La Junta Nacional de Seguridad en el Transporte (NTSB, por sus siglas en inglés) se prepara para votar sobre las causas del accidente del buque portacontenedores Dali, que en marzo de 2024 impactó el puente Francis Scott Key en Baltimore y provocó su colapso, causando la muerte de seis trabajadores de la construcción.
La reunión, que se llevará a cabo en Washington, incluirá la votación de una causa probable, recomendaciones de seguridad y posibles enmiendas a informes anteriores. La sesión ocurre un día después de que las autoridades de Maryland anunciaron un aumento significativo en el costo estimado de la reconstrucción del puente, que ahora se calcula entre $4,300 y $5,200 millones, con una nueva fecha de finalización para 2030. Inicialmente, la obra se había estimado en $1,900 millones.
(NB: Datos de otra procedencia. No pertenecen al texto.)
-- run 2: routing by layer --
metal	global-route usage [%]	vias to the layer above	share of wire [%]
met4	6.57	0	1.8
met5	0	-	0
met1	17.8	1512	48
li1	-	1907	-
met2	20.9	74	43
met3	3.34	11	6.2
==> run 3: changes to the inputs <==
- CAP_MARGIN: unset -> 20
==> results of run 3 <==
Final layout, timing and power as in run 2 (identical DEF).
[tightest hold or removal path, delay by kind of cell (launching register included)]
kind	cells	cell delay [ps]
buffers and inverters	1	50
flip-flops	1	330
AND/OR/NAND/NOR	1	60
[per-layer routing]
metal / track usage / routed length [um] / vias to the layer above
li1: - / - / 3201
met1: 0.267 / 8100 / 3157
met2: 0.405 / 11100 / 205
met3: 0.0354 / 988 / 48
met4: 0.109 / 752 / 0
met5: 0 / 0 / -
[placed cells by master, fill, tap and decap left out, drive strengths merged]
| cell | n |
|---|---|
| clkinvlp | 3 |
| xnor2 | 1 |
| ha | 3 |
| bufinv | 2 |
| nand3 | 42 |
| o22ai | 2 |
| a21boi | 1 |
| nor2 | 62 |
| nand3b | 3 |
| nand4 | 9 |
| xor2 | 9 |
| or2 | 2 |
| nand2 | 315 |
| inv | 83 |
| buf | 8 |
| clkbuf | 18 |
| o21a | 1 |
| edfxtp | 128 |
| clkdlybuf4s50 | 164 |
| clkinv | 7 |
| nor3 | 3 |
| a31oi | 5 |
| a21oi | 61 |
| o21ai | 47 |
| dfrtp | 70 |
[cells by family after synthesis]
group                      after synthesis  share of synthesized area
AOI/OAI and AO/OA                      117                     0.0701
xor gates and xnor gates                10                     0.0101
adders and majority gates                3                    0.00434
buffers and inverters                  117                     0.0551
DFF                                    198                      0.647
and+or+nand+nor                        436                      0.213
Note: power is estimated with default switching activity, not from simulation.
==> src/rtl/loader_pkg.sv <==
// Shared definitions for the program loaders: FSM state encoding and header length.
package loader_pkg;

    typedef enum logic [2:0] {
        ST_IDLE  = 3'd0,
        ST_HDR0  = 3'd1,
        ST_HDR1  = 3'd2,
        ST_LOAD  = 3'd3,
        ST_CSUM  = 3'd4,
        ST_DONE  = 3'd5,
        ST_ERROR = 3'd6
    } state_e;

    localparam int HDR_BYTES = 2;

    // States in which the loader owns the byte stream.
    function automatic logic is_busy_state(state_e s);
        return (s == ST_HDR0) || (s == ST_HDR1) || (s == ST_LOAD) || (s == ST_CSUM);
    endfunction

endpackage

==> src/rtl/imem_loader_if.sv <==
// Byte-stream input and instruction-store write bus of the program loader.
interface imem_loader_if #(parameter int ADDR_W = 10);
    logic              start;
    logic [7:0]        in_data;
    logic              in_valid;
    logic              in_ready;
    logic              mem_we;
    logic [ADDR_W-1:0] mem_addr;
    logic [7:0]        mem_wdata;
    logic              core_run;
    logic              busy;
    logic              error;

    modport slave (
        input  start, in_data, in_valid,
        output in_ready, mem_we, mem_addr, mem_wdata, core_run, busy, error
    );

    modport master (
        output start, in_data, in_valid,
        input  in_ready, mem_we, mem_addr, mem_wdata, core_run, busy, error
    );
endinterface

==> src/rtl/loader_byte_counter.sv <==
// Loadable byte counter with terminal compare: o_last flags the byte that reaches i_target.
module loader_byte_counter #(
    parameter int CNT_W = 12,
    parameter int OUT_W = 10
) (
    input  logic             clk,
    input  logic             reset,
    input  logic             i_clr,
    input  logic             i_inc,
    input  logic [CNT_W-1:0] i_target,
    output logic [OUT_W-1:0] o_addr,
    output logic             o_last
);
    localparam logic [CNT_W-1:0] ONE = CNT_W'(1);

    logic [CNT_W-1:0] r_count;

    always_ff @(posedge clk) begin
        if (reset) begin
            r_count <= '0;
        end else if (i_clr) begin
            r_count <= '0;
        end else if (i_inc) begin
            r_count <= r_count + ONE;
        end
    end

    assign o_addr = r_count[OUT_W-1:0];
    assign o_last = ((r_count + ONE) == i_target);
endmodule

==> src/rtl/imem_loader.sv <==
// Streams a length-prefixed program image into the instruction store, holding the core until done.
// Optional trailing XOR checksum byte enabled by defining IMEM_LOADER_CHECKSUM_EN.
module imem_loader
    import loader_pkg::*;
#(
    parameter int ADDR_W    = 10,
    parameter int MAX_WORDS = 2 ** (ADDR_W - 2)
) (
    input  logic          clk,
    input  logic          reset,
    imem_loader_if.slave  bus
);
    localparam int CNT_W = ADDR_W + 2;

    state_e            r_state;
    state_e            w_state_next;
    state_e            w_after_payload;
    logic              r_busy;
    logic              r_mem_we;
    logic              r_core_run;
    logic              r_error;
    logic [ADDR_W-1:0] r_mem_addr;
    logic [7:0]        r_mem_wdata;
    logic [15:0]       r_word_cnt;
    logic              w_accept;
    logic              w_load_accept;
    logic              w_start_ok;
    logic              w_cnt_last;
    logic [15:0]       w_hdr_n;
    logic [CNT_W-1:0]  w_target;
    logic [ADDR_W-1:0] w_cnt_addr;

    assign w_accept      = bus.in_valid && r_busy;
    assign w_load_accept = w_accept && (r_state == ST_LOAD);
    assign w_start_ok    = bus.start && !r_busy;
    assign w_hdr_n       = {r_word_cnt[15:8], bus.in_data};
    assign w_target      = {r_word_cnt[ADDR_W-1:0], 2'b00};

    loader_byte_counter #(.CNT_W(CNT_W), .OUT_W(ADDR_W)) u_counter (
        .clk      (clk),
        .reset    (reset),
        .i_clr    (w_accept && (r_state == ST_HDR1)),
        .i_inc    (w_load_accept),
        .i_target (w_target),
        .o_addr   (w_cnt_addr),
        .o_last   (w_cnt_last)
    );

`ifdef IMEM_LOADER_CHECKSUM_EN
    logic [7:0] r_csum;
    logic       w_csum_ok;

    // Running XOR over header and payload; the checksum byte itself is excluded.
    always_ff @(posedge clk) begin
        if (reset || w_start_ok) begin
            r_csum <= 8'h00;
        end else if (w_accept && (r_state != ST_CSUM)) begin
            r_csum <= r_csum ^ bus.in_data;
        end
    end

    assign w_csum_ok       = (bus.in_data == r_csum);
    assign w_after_payload = ST_CSUM;
`else
    assign w_after_payload = ST_DONE;
`endif

    always_comb begin
        w_state_next = r_state;
        case (r_state)
            ST_IDLE, ST_DONE, ST_ERROR: begin
                if (bus.start) w_state_next = ST_HDR0;
            end
            ST_HDR0: begin
                if (w_accept) w_state_next = ST_HDR1;
            end
            ST_HDR1: begin
                if (w_accept) begin
                    if ({16'd0, w_hdr_n} > 32'(MAX_WORDS)) w_state_next = ST_ERROR;
                    else if (w_hdr_n == 16'd0)            w_state_next = w_after_payload;
                    else                                   w_state_next = ST_LOAD;
                end
            end
            ST_LOAD: begin
                if (w_accept && w_cnt_last) w_state_next = w_after_payload;
            end
`ifdef IMEM_LOADER_CHECKSUM_EN
            ST_CSUM: begin
                if (w_accept) w_state_next = w_csum_ok ? ST_DONE : ST_ERROR;
            end
`endif
            default: w_state_next = ST_IDLE;
        endcase
    end

    // Outputs are registered from the next state; core_run waits out the final write cycle.
    always_ff @(posedge clk) begin
        if (reset) begin
            r_state     <= ST_IDLE;
            r_busy      <= 1'b0;
            r_mem_we    <= 1'b0;
            r_core_run  <= 1'b0;
            r_error     <= 1'b0;
            r_mem_addr  <= '0;
            r_mem_wdata <= 8'h00;
            r_word_cnt  <= 16'h0000;
        end else begin
            r_state    <= w_state_next;
            r_busy     <= is_busy_state(w_state_next);
            r_error    <= (w_state_next == ST_ERROR);
            r_core_run <= (w_state_next == ST_DONE) && !w_load_accept;
            r_mem_we   <= w_load_accept;
            if (w_load_accept) begin
                r_mem_addr  <= w_cnt_addr;
                r_mem_wdata <= bus.in_data;
            end
            if (w_accept && (r_state == ST_HDR0)) r_word_cnt[15:8] <= bus.in_data;
            if (w_accept && (r_state == ST_HDR1)) r_word_cnt[7:0]  <= bus.in_data;
        end
    end

    assign bus.in_ready  = r_busy;
    assign bus.busy      = r_busy;
    assign bus.mem_we    = r_mem_we;
    assign bus.mem_addr  = r_mem_addr;
    assign bus.mem_wdata = r_mem_wdata;
    assign bus.core_run  = r_core_run;
    assign bus.error     = r_error;
endmodule
<file path="src/rtl/hit_resolver.sv">
// Frame-synchronous hitbox/hurtbox resolver. Registers at most one contact per attack
// instance, classifies it as a hit or a block, and runs the target's stun counter.
//
// state | meaning
// IDLE  | attacker not attacking
// ARMED | attack in progress, contact not yet landed
// SPENT | this attack instance already landed; waits for attack_start to re-arm
module hit_resolver #(
    parameter int COORD_W    = 10,
    parameter int N_HITBOX   = 2,
    parameter int STUN_W     = 6,
    parameter int HIT_STUN   = 20,
    parameter int BLOCK_STUN = 12
) (
    input  logic                          clk,
    input  logic                          rst,
    input  logic                          frame_tick,
    input  logic                          attack_flag,
    input  logic                          attack_start,
    input  logic [N_HITBOX*COORD_W-1:0]   hb_x1,
    input  logic [N_HITBOX*COORD_W-1:0]   hb_x2,
    input  logic [N_HITBOX*COORD_W-1:0]   hb_y1,
    input  logic [N_HITBOX*COORD_W-1:0]   hb_y2,
    input  logic [N_HITBOX-1:0]           hb_active,
    input  logic [COORD_W-1:0]            hu_x1,
    input  logic [COORD_W-1:0]            hu_x2,
    input  logic [COORD_W-1:0]            hu_y1,
    input  logic [COORD_W-1:0]            hu_y2,
    input  logic                          hu_active,
    input  logic                          target_is_blocking,
    output logic                          got_hit_target,
    output logic                          got_blocked_target,
    output logic [2:0]                    hit_index,
    output logic                          stun_active,
    output logic                          stun_is_block,
    output logic [STUN_W-1:0]             stun_count
);

    localparam logic [1:0] IDLE  = 2'd0;
    localparam logic [1:0] ARMED = 2'd1;
    localparam logic [1:0] SPENT = 2'd2;

    localparam logic [STUN_W-1:0] HIT_LOAD   = STUN_W'(HIT_STUN);
    localparam logic [STUN_W-1:0] BLOCK_LOAD = STUN_W'(BLOCK_STUN);

    logic [1:0]          state;
    logic [1:0]          state_nxt;
    logic [N_HITBOX-1:0] overlap;
    logic [2:0]          sel;
    logic                contact;
    logic                register_contact;

    // Strict compares: boxes that only share an edge do not collide.
    always_comb begin
        overlap = '0;
        for (int i = 0; i < N_HITBOX; i++) begin
            overlap[i] = hb_active[i] & hu_active
                       & (hb_x1[i*COORD_W +: COORD_W] < hu_x2)
                       & (hb_x2[i*COORD_W +: COORD_W] > hu_x1)
                       & (hb_y1[i*COORD_W +: COORD_W] < hu_y2)
                       & (hb_y2[i*COORD_W +: COORD_W] > hu_y1);
        end
    end

    // Scanning downward leaves the lowest overlapping index in sel.
    always_comb begin
        sel = '0;
        for (int i = N_HITBOX - 1; i >= 0; i--) begin
            if (overlap[i]) begin
                sel = 3'(i);
            end
        end
    end

    assign contact          = attack_flag & (|overlap);
    assign register_contact = (state == ARMED) & frame_tick & contact;

    always_comb begin
        state_nxt = state;
        if (!attack_flag) begin
            state_nxt = IDLE;
        end else begin
            case (state)
                IDLE:    state_nxt = ARMED;
                ARMED:   if (register_contact) state_nxt = SPENT;
                SPENT:   if (attack_start) state_nxt = ARMED;
                default: state_nxt = IDLE;
            endcase
        end
    end

    always_ff @(posedge clk) begin
        if (rst) begin
            state              <= IDLE;
            got_hit_target     <= 1'b0;
            got_blocked_target <= 1'b0;
            hit_index          <= '0;
            stun_is_block      <= 1'b0;
            stun_count         <= '0;
        end else begin
            state              <= state_nxt;
            got_hit_target     <= 1'b0;
            got_blocked_target <= 1'b0;
            if (register_contact) begin
                got_hit_target     <= ~target_is_blocking;
                got_blocked_target <= target_is_blocking;
                hit_index          <= sel;
                if (target_is_blocking) begin
                    stun_count    <= BLOCK_LOAD;
                    stun_is_block <= (BLOCK_LOAD != '0);
                end else begin
                    stun_count    <= HIT_LOAD;
                    stun_is_block <= 1'b0;
                end
            end else if (frame_tick && (stun_count != '0)) begin
                stun_count <= stun_count - 1'b1;
                if (stun_count == STUN_W'(1)) begin
                    stun_is_block <= 1'b0;
                end
            end
        end
    end

    assign stun_active = (stun_count != '0);

endmodule

</file>
[config.mk]
export PLATFORM = sky130hd
export DESIGN_NAME = ahb_mst_arbiter
export DESIGN_NICKNAME = d
export VERILOG_FILES = /design/src/rtl/ahb_mst_arbiter.sv
export SDC_FILE = /design/constraint.sdc
export NUM_CORES = 1
export LEC_CHECK = 0
export CAP_MARGIN = 20
export CORE_AREA = 2 2 132 134
export DETAILED_ROUTE_END_ITERATION = 8
export DIE_AREA = 0 0 134 136
export PLACE_DENSITY = 0.76
export SETUP_SLACK_MARGIN = 0.2
export SLEW_MARGIN = 5
export SYNTH_ARGS = -nofsm -noshare
export SYNTH_HDL_FRONTEND = slang
export SYNTH_SLANG_ARGS = --single-unit
[constraint.sdc]
create_clock -name clk -period 6.31 [get_ports clk]
set_input_delay 0.9465 -clock clk [delete_from_list [all_inputs] [get_ports clk]]
set_output_delay 0.9465 -clock clk [all_outputs]
set_load 0.005 [all_outputs]
[src/rtl/ahb_mst_arbiter.sv]
// Two-master AHB-Lite arbiter: zero-cycle address-phase arbitration with priority,
// round-robin and bounded lock, plus a per-master read holding buffer.

`ifndef HADDR_BUS
`define HADDR_BUS [31:0]
`endif
`ifndef HDATA_BUS
`define HDATA_BUS [31:0]
`endif

module ahb_mst_arbiter #(
    parameter int LOCK_MAX = 4
) (
    input  logic            clk,
    input  logic            rst,
    input  logic            m0_hsel_i,
    input  logic [1:0]      m0_htrans_i,
    input  logic `HADDR_BUS m0_haddr_i,
    input  logic `HDATA_BUS m0_hwdata_i,
    input  logic            m0_hwrite_i,
    input  logic [2:0]      m0_hsize_i,
    input  logic [2:0]      m0_hburst_i,
    input  logic [3:0]      m0_hprot_i,
    input  logic            m0_hmastlock_i,
    input  logic            m0_priority_i,
    output logic            m0_hready_o,
    output logic            m0_hresp_o,
    output logic `HDATA_BUS m0_hrdata_o,
    input  logic            m1_hsel_i,
    input  logic [1:0]      m1_htrans_i,
    input  logic `HADDR_BUS m1_haddr_i,
    input  logic `HDATA_BUS m1_hwdata_i,
    input  logic            m1_hwrite_i,
    input  logic [2:0]      m1_hsize_i,
    input  logic [2:0]      m1_hburst_i,
    input  logic [3:0]      m1_hprot_i,
    input  logic            m1_hmastlock_i,
    input  logic            m1_priority_i,
    output logic            m1_hready_o,
    output logic            m1_hresp_o,
    output logic `HDATA_BUS m1_hrdata_o,
    output logic            slv_hsel_o,
    output logic [1:0]      slv_htrans_o,
    output logic `HADDR_BUS slv_haddr_o,
    output logic `HDATA_BUS slv_hwdata_o,
    output logic            slv_hwrite_o,
    output logic [2:0]      slv_hsize_o,
    output logic [2:0]      slv_hburst_o,
    output logic [3:0]      slv_hprot_o,
    output logic            slv_hmastlock_o,
    input  logic            slv_hready_i,
    input  logic            slv_hresp_i,
    input  logic `HDATA_BUS slv_hrdata_i
);

    localparam logic [3:0] LOCK_LIM = 4'(LOCK_MAX);

    logic [1:0]      req;
    logic [1:0]      lock_req;
    logic [1:0]      pri;
    logic            any_req;
    logic            win;
    logic            lock_hold;
    logic [1:0]      mst_rdy;

    logic            dvalid;
    logic            down;
    logic            last;
    logic [3:0]      lock_cnt;
    logic [1:0]      hold_v;
    logic [1:0]      hold_resp;
    logic `HDATA_BUS hold_data [2];

    assign req      = {m1_hsel_i & m1_htrans_i[1], m0_hsel_i & m0_htrans_i[1]};
    assign lock_req = {m1_hmastlock_i, m0_hmastlock_i};
    assign pri      = {m1_priority_i, m0_priority_i};
    assign any_req  = |req;

    // A locked previous owner keeps the bus until it has used up its lock budget.
    always_comb begin
        lock_hold = req[last] & lock_req[last] & (lock_cnt < LOCK_LIM);
        win       = 1'b0;
        if (lock_hold) begin
            win = last;
        end else if (req == 2'b01) begin
            win = 1'b0;
        end else if (req == 2'b10) begin
            win = 1'b1;
        end else if (req == 2'b11) begin
            if (pri[0] != pri[1]) begin
                win = pri[1];
            end else begin
                win = ~last;
            end
        end
    end

    always_comb begin
        slv_hsel_o      = 1'b0;
        slv_htrans_o    = 2'b00;
        slv_haddr_o     = '0;
        slv_hwrite_o    = 1'b0;
        slv_hsize_o     = 3'b000;
        slv_hburst_o    = 3'b000;
        slv_hprot_o     = 4'b0000;
        slv_hmastlock_o = 1'b0;
        if (any_req && !rst) begin
            if (win) begin
                slv_hsel_o      = m1_hsel_i;
                slv_htrans_o    = m1_htrans_i;
                slv_haddr_o     = m1_haddr_i;
                slv_hwrite_o    = m1_hwrite_i;
                slv_hsize_o     = m1_hsize_i;
                slv_hburst_o    = m1_hburst_i;
                slv_hprot_o     = m1_hprot_i;
                slv_hmastlock_o = m1_hmastlock_i;
            end else begin
                slv_hsel_o      = m0_hsel_i;
                slv_htrans_o    = m0_htrans_i;
                slv_haddr_o     = m0_haddr_i;
                slv_hwrite_o    = m0_hwrite_i;
                slv_hsize_o     = m0_hsize_i;
                slv_hburst_o    = m0_hburst_i;
                slv_hprot_o     = m0_hprot_i;
                slv_hmastlock_o = m0_hmastlock_i;
            end
        end
    end

    assign slv_hwdata_o = down ? m1_hwdata_i : m0_hwdata_i;

    assign mst_rdy[0] = slv_hready_i & ~rst & (~req[0] | (win == 1'b0));
    assign mst_rdy[1] = slv_hready_i & ~rst & (~req[1] | (win == 1'b1));
    assign m0_hready_o = mst_rdy[0];
    assign m1_hready_o = mst_rdy[1];

    // A buffered read takes precedence over the live bus until its master is ready.
    assign m0_hrdata_o = hold_v[0] ? hold_data[0] : slv_hrdata_i;
    assign m1_hrdata_o = hold_v[1] ? hold_data[1] : slv_hrdata_i;
    assign m0_hresp_o  = hold_v[0] ? hold_resp[0] : (dvalid & ~down & slv_hresp_i);
    assign m1_hresp_o  = hold_v[1] ? hold_resp[1] : (dvalid & down & slv_hresp_i);

    always_ff @(posedge clk) begin
        if (rst) begin
            dvalid    <= 1'b0;
            down      <= 1'b0;
            last      <= 1'b1;
            lock_cnt  <= 4'd0;
            hold_v    <= 2'b00;
            hold_resp <= 2'b00;
        end else if (slv_hready_i) begin
            dvalid <= any_req;
            down   <= win;
            if (any_req) begin
                last <= win;
            end
            if (any_req && (win == last)) begin
                lock_cnt <= (lock_cnt == 4'hF) ? 4'hF : lock_cnt + 4'd1;
            end else begin
                lock_cnt <= 4'd0;
            end
            for (int m = 0; m < 2; m++) begin
                if (dvalid && (down == 1'(m)) && !mst_rdy[m]) begin
                    hold_v[m]    <= 1'b1;
                    hold_data[m] <= slv_hrdata_i;
                    hold_resp[m] <= slv_hresp_i;
                end else if (hold_v[m] && mst_rdy[m]) begin
                    hold_v[m] <= 1'b0;
                end
            end
        end
    end

endmodule

==> out/results.ini <==
[cells_and_area]
nets = 939
drive_gt1_share_pct = 17.1
fin_area_um2 = 8320
final_core_util_pct = 49.3
final_cell_mix = clkdlybuf4s50_1, nand2_1, mux2_2
final_common_cell = clkdlybuf4s50_1
area_growth_pct = 87.6

[timing]
tightest_slew_ns = 0.983
post-route-period-util_pct = 75.0
fin_worst_skew_ns = 0.00651
finalCriticalPeriod_ns = 4.73
setup-tns-final_ns = 0
rsz0062_at_grt = false
hold_ws_ns = 0.491
hold_viol = 0
setup_viol = 0
slew_headroom_pct = 34.5
fmax_mhz = 211
drv_slew = 0

[pwr]
powerDensity_nw_per_um2 = 167
peakVddDrop_v = 0.000119
total_power_uw = 1390
p_leak_uw = 0.00290

[grt]
grt_pass1_wl_um = 24400
antenna_found_initial = 1
track_usage_pct = 17.4
grt_pass1_vias = 4355
grt_overflow = 0
grt_max_degree = 46

[floorplanning]
core.rowCount = 48
fp.dieW_um = 134
start_util_pct = 26.3
core_area_um2 = 16900
io_pins = 343
die_y_um = 136
die_area_um2 = 18200

[placement]
place.port_buffers = 342
dpl.hpwl_um = 13400
gp_congestion = 0.907
dpl_cell_area_um2 = 8030

[synth]
synth_seq_cells = 75
syn_inst = 415
synth_enable_flop_cells = 64
ys_seq_area_share_pct = 48.3
syn_nets = 612
syn_avg_cell_area_um2 = 10.7
syn-cell-area_um2 = 4440
synth-warning-count = 0
async_reset_ff_share_pct = 0
synth-main-ff-cell = edfxtp_1
ys_types = 40

[clock_network]
cts-buffers-inserted = 9
htreeDepth = 3
cts_sinks = 75
cts_setup_buffers = 0
cts_resized = 0
clockBufferDepth = 2
cts_tree = done
clk_pin_slew_ns = 0.06
hold_buffers = 0
cts-root-buf = clkbuf_16
clk_latency_ns = 0.32

[run_status]
outcome = complete, no violations

[job]
drv_cap = 0

[route]
num_vias = 4450
drc = 0
drt_pass1_iterations = 4
drt-total-wl_um = 16900
ant_nets = 0
wire_per_inst_um = 17.4
drt_iter0_markers = 145
routed_via_density = 4.57

[setup_path]
cp.required_ns = 5.36
crit_path_start_kind = input port
path_class = in -> out
worstPathArrival_ns = 3.78
crit_path_max_fanout = 28
end_kind = output port

[worst_hold_path]
hold_path_class = reg -> reg

==> per-layer routing <==
layer  global-route usage [%]  vias to the layer above  wire (um)  part of all wire (%)
met5                        0                        -          0                     0
met4                     6.56                        0        612                   3.6
met3                     4.47                       23       1200                   7.1
met2                     31.9                      209       8660                    51
met1                     19.3                     2043       6430                    38
li1                         -                     2175          -                     -
==> cells by family (layout without fill, tap and decap cells) <==
kind of cell             after synthesis  in the layout  share of synthesized area [%]
AND/OR/NAND/NOR                      134            134                           12.7
multiplexers                          98             98                           24.8
flip-flops                            75             75                           48.3
AO/OA/AOI/OAI                         73             73                           9.87
buffers and inverters                 34            366                           4.03
adder cells (fa/ha/maj)                1              1                          0.282
other                                  0              1                              0
==> worst max-delay path, cell delays in order <==
cell and delay [ns]:
clkdlybuf4s50_1 0.43, nor3b_1 0.16, or3_1 0.46, a31oi_4 0.66
buf_4 0.35, nand2_1 0.09, a21oi_1 0.15, clkdlybuf4s50_1 0.52
==> state kept, by name, summed over array words and instances, names as in the netlist <==
register   flops
down           1
hold_v         2
last           1
lock_cnt       4
dvalid         1
hold_data     64
hold_resp      2
==> cells in the mapped netlist, drive strengths merged, types with 2 or more instances <==
cell | number | share of area [%]
a31oi | 8 | 1.5
inv | 2 | 0.17
nand2 | 100 | 8.5
nor3b | 2 | 0.34
a21oi | 50 | 6.0
buf | 19 | 2.8
clkbuf | 13 | 1.1
nand2b | 2 | 0.28
nand3 | 6 | 0.68
dfxtp | 11 | 5.0
nor2b | 3 | 0.42
and2 | 3 | 0.42
mux2i | 2 | 0.45
o21ai | 5 | 0.56
nor2 | 10 | 0.85
edfxtp | 64 | 43
or3 | 2 | 0.28
a211oi | 2 | 0.34
mux2 | 96 | 24
==> metrics by stage <==
stage                     instances  setup WS [ns]
after global placement          956           1.65
after CTS                       972           1.57
final                           973           1.58
after floorplan                 415          0.799
after detailed placement        956           1.58
after global routing            973           1.43
==> area by class of cell <==
cell class                 instances  area [um2]
clock buffer                       9         225
multi-input combinational        306        2130
inverter                           2        7.51
clock inverter                     7        65.1
timing repair buffer             348        3470
tap                              225         282
antenna                            1        2.50
sequential                        75        2140
fill                            1543        8560
==> path summary, 6_finish.rpt <==
check	slack (ns)	to	from	cells past startpoint
max	1.58	slv_haddr_o[17]	m0_hmastlock_i	8
min	0.49	lock_cnt[1]	lock_cnt[1]	2
max reg2reg	3.99	hold_data[0][13]	lock_cnt[2]	5
min reg2reg	0.49	lock_cnt[1]	lock_cnt[1]	2
==> report_power, final <==
part | internal [uW] | leakage [uW] | switching (uW)
Clock | 277 | 0.000141 | 216
Sequential | 539 | 0.000665 | 5.30
Combinational | 240 | 0.00209 | 116
Total | 1060 | 0.00290 | 337
(Power assumes the default switching activity.)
El gobernador Wes Moore explicó que las primeras proyecciones se elaboraron apenas dos semanas después del colapso. “Desde entonces, las condiciones económicas nacionales se han deteriorado y los costes de los materiales han aumentado”, dijo. Añadió que los elevados costos se deben a normas federales de diseño y resistencia, más que a decisiones estatales.
Según las investigaciones de la NTSB, un cable suelto en el sistema eléctrico del Dali podría haber causado fallos de energía que impidieron maniobrar la embarcación, que perdió potencia y se desvió de su curso antes de chocar contra una de las columnas del puente a la 1:30 de la madrugada del 26 de marzo de 2024. El carguero, de 289 metros de eslora, se dirigía hacia Sri Lanka.
Los registros del informe preliminar indicaron que el Dali ya había perdido potencia mientras estaba atracado en Baltimore. Un error durante tareas de mantenimiento provocó la parada de uno de los motores diésel, lo que llevó a la tripulación a modificar la configuración eléctrica del barco. Los investigadores hallaron luego el cable suelto en el segundo sistema de transformadores y disyuntores, que estaba en uso al momento de zarpar.
Ingenieros de Hyundai, fabricante del sistema eléctrico del buque, señalaron que el cable podía generar un circuito abierto y provocar la apertura de un disyuntor. Como parte de las pruebas, la desconexión del cable produjo un apagón similar al ocurrido antes del accidente.
El colapso del puente, que formaba parte esencial de la infraestructura vial de Baltimore desde 1977, interrumpió por meses el tráfico marítimo hasta su reapertura total en junio. Seis trabajadores que realizaban labores nocturnas murieron en el siniestro.
La NTSB criticó a la Autoridad de Transporte de Maryland por no abordar la vulnerabilidad de la estructura ante el tráfico marítimo de gran escala, y pidió a otros estados que aprendan de la tragedia. Las labores para derribar los tramos restantes del puente comenzaron en julio de 2025.